The following methods illustrate not only how to bend sheet metal, but also how to choose the right technique for optimal results. The most common sheet metal bending methods include:
V-Die Bending
This is the most widely used bending method, applicable to the majority of bending projects. It utilizes a punch and a V-shaped die to form the sheet metal to the desired angle. During the process, the punch presses the metal sheet into the V-die.
The resulting bend angle depends on the depth to which the punch enters the die. This method is straightforward and efficient, as it often allows bending without repositioning the workpiece.

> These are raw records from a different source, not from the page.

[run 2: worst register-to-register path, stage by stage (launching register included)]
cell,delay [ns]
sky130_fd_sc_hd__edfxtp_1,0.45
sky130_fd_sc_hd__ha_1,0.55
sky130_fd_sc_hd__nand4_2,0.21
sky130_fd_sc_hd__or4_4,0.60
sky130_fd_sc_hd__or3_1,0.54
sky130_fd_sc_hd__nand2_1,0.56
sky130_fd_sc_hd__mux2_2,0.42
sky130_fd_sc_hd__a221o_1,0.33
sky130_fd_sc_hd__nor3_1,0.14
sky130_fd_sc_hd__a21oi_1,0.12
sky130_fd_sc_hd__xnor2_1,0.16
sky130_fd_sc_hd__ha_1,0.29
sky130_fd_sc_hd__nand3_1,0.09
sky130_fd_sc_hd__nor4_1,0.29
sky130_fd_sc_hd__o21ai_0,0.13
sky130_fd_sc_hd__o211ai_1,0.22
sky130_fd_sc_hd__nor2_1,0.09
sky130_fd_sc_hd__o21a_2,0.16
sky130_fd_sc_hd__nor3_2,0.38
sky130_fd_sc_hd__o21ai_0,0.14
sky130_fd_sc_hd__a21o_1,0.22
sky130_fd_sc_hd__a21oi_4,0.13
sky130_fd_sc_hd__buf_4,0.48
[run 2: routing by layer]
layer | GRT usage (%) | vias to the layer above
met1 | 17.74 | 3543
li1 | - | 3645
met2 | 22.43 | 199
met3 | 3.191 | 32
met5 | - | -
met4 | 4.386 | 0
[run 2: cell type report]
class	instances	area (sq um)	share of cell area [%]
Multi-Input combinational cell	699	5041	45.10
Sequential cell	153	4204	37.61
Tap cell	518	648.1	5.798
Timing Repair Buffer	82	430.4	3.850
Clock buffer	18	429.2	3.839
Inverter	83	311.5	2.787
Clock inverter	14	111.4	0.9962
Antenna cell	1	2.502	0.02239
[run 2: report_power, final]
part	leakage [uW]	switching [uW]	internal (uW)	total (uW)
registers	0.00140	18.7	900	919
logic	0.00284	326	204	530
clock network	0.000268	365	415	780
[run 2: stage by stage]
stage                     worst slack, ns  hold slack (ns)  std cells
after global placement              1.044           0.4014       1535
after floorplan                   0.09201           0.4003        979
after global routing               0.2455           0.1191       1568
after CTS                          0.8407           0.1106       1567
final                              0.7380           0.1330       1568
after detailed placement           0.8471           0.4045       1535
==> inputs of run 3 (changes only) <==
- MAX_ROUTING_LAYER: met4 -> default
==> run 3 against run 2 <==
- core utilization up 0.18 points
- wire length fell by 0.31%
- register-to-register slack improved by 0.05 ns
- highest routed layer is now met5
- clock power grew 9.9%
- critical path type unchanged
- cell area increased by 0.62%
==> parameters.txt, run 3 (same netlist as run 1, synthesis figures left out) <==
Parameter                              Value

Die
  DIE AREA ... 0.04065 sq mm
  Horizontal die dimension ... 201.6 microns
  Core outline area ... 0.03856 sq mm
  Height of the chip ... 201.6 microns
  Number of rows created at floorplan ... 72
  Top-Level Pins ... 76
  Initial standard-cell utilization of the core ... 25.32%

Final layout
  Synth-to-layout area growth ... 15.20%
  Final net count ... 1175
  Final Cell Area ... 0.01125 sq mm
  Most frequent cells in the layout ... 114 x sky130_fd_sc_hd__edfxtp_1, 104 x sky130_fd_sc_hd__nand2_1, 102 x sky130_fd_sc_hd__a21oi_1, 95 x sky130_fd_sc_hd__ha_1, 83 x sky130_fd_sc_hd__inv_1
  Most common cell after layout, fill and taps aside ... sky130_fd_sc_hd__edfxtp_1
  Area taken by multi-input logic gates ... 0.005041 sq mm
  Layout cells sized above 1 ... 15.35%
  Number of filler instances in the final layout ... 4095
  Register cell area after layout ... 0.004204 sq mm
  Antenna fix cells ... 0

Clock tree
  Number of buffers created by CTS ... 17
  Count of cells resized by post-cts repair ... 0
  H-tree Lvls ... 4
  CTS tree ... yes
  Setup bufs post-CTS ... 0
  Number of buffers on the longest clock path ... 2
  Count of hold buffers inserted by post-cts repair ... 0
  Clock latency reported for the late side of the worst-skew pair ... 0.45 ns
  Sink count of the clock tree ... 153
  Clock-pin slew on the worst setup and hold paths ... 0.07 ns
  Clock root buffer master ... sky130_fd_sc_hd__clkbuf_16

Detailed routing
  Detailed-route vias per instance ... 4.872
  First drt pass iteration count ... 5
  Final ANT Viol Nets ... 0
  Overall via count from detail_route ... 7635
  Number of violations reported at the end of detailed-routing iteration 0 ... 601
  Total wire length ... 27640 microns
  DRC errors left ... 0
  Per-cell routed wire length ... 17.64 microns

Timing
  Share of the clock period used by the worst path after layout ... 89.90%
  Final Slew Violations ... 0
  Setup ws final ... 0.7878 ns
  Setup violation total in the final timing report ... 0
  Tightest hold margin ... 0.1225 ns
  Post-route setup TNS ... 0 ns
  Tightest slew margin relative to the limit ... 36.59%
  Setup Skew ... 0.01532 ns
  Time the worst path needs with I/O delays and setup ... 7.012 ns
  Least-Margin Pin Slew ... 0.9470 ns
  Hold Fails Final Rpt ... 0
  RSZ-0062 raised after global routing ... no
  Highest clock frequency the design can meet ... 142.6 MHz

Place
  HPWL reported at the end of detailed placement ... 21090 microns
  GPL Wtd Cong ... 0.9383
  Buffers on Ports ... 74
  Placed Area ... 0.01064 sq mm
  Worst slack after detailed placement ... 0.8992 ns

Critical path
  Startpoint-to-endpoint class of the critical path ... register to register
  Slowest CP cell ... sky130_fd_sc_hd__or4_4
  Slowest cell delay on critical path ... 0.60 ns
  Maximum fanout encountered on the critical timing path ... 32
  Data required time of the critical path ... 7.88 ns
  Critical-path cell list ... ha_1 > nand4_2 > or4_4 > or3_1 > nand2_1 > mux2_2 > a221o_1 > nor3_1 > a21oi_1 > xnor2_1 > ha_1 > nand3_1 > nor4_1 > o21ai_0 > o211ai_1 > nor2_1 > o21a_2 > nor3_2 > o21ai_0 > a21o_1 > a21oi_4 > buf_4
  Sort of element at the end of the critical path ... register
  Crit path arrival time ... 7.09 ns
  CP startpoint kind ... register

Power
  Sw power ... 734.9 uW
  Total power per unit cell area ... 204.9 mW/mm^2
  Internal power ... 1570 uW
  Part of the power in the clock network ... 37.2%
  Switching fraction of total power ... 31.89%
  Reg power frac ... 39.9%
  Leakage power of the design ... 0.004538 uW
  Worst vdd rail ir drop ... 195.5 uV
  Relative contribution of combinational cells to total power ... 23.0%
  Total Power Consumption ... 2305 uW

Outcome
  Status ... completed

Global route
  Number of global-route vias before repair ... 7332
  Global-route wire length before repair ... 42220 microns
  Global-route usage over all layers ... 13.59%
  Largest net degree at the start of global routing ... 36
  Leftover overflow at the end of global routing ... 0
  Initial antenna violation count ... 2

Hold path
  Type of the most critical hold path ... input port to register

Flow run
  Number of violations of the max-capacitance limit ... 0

V-die bending can be categorized into three subtypes:
Bottoming
Bottoming is similar to air bending, but with a key difference: the punch forces the sheet completely into the die until it makes full contact with the die surfaces. This approach reduces the risk of defects associated with air bending.
This method requires higher tonnage, as additional force is needed to complete the deformation and hold the part in place after forming. It is compatible with various V-die configurations.
Bottoming offers high accuracy and does not require precise tonnage control, making it suitable for use with older or less precise press brakes.
Coining
Coining involves pressing the metal sheet between the punch and die under very high tonnage. This results in a highly precise bend angle with minimal springback.
Although coining delivers excellent accuracy, it demands higher tonnage and has longer cycle times compared to other methods.
Air Bending
Air bending (or partial bending) is less accurate than bottoming or coining but is widely used due to its simplicity and tooling flexibility, as it does not require specialized dies.
A notable drawback is that air bending is more susceptible to springback.
In this process, the punch applies force at two points on the sheet above the die opening. Since the sheet does not contact the bottom of the die, a press brake is typically used for V-die air bending.
(A press brake is a machine used in sheet metal fabrication that clamps the workpiece and applies force between a punch and die to form the desired bend.)
Roll Bending
Roll bending uses a set of 2, 3, or 4 rollers to form metal sheets into curved shapes. The most common setup is a 3-roll pyramid configuration, where the top roller is adjustable and the bottom two are fixed.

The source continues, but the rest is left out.